(INPUT DATA begins)
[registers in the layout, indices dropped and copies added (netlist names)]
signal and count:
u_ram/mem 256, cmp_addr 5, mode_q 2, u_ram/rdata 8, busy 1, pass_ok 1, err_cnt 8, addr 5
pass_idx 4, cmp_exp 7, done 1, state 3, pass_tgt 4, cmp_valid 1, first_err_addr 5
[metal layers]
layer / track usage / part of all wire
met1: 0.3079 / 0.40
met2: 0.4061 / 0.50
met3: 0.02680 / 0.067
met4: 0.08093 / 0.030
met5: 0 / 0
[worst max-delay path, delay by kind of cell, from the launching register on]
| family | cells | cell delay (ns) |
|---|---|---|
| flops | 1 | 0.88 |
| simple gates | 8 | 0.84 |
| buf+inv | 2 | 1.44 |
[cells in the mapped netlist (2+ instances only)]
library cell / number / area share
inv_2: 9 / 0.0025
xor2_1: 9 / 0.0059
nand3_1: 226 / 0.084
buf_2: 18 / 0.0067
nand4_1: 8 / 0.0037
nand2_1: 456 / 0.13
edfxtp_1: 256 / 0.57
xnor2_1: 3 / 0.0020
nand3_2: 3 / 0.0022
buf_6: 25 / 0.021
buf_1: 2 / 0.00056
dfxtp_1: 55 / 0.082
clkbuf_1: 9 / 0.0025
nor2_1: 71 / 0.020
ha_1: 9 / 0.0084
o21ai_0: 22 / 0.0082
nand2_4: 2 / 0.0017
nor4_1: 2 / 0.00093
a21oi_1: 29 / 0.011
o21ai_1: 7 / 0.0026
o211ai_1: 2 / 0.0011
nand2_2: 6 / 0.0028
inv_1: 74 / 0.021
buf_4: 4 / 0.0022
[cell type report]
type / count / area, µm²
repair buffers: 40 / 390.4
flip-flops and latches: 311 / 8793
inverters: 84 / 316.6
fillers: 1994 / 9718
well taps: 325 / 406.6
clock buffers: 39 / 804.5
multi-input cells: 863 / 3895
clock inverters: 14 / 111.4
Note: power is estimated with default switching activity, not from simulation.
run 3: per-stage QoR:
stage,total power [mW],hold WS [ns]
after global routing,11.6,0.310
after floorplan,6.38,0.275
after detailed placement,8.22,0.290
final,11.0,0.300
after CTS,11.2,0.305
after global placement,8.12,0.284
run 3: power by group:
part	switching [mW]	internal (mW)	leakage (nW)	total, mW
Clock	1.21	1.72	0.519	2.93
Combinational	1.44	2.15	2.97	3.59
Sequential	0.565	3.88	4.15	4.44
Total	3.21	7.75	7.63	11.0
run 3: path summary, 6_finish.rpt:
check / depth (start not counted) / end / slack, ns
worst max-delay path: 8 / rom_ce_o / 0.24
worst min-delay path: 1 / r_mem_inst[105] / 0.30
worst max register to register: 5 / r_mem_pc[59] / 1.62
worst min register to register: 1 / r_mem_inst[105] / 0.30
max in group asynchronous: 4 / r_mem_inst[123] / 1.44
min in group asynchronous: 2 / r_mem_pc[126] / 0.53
(INPUT DATA ends)
## [WHAT THE TASK REQUIRES]
Above are some records. Copy each of their lines that holds the string "area".

## [WORKED SOLUTION]
library cell / number / area share
type / count / area, µm²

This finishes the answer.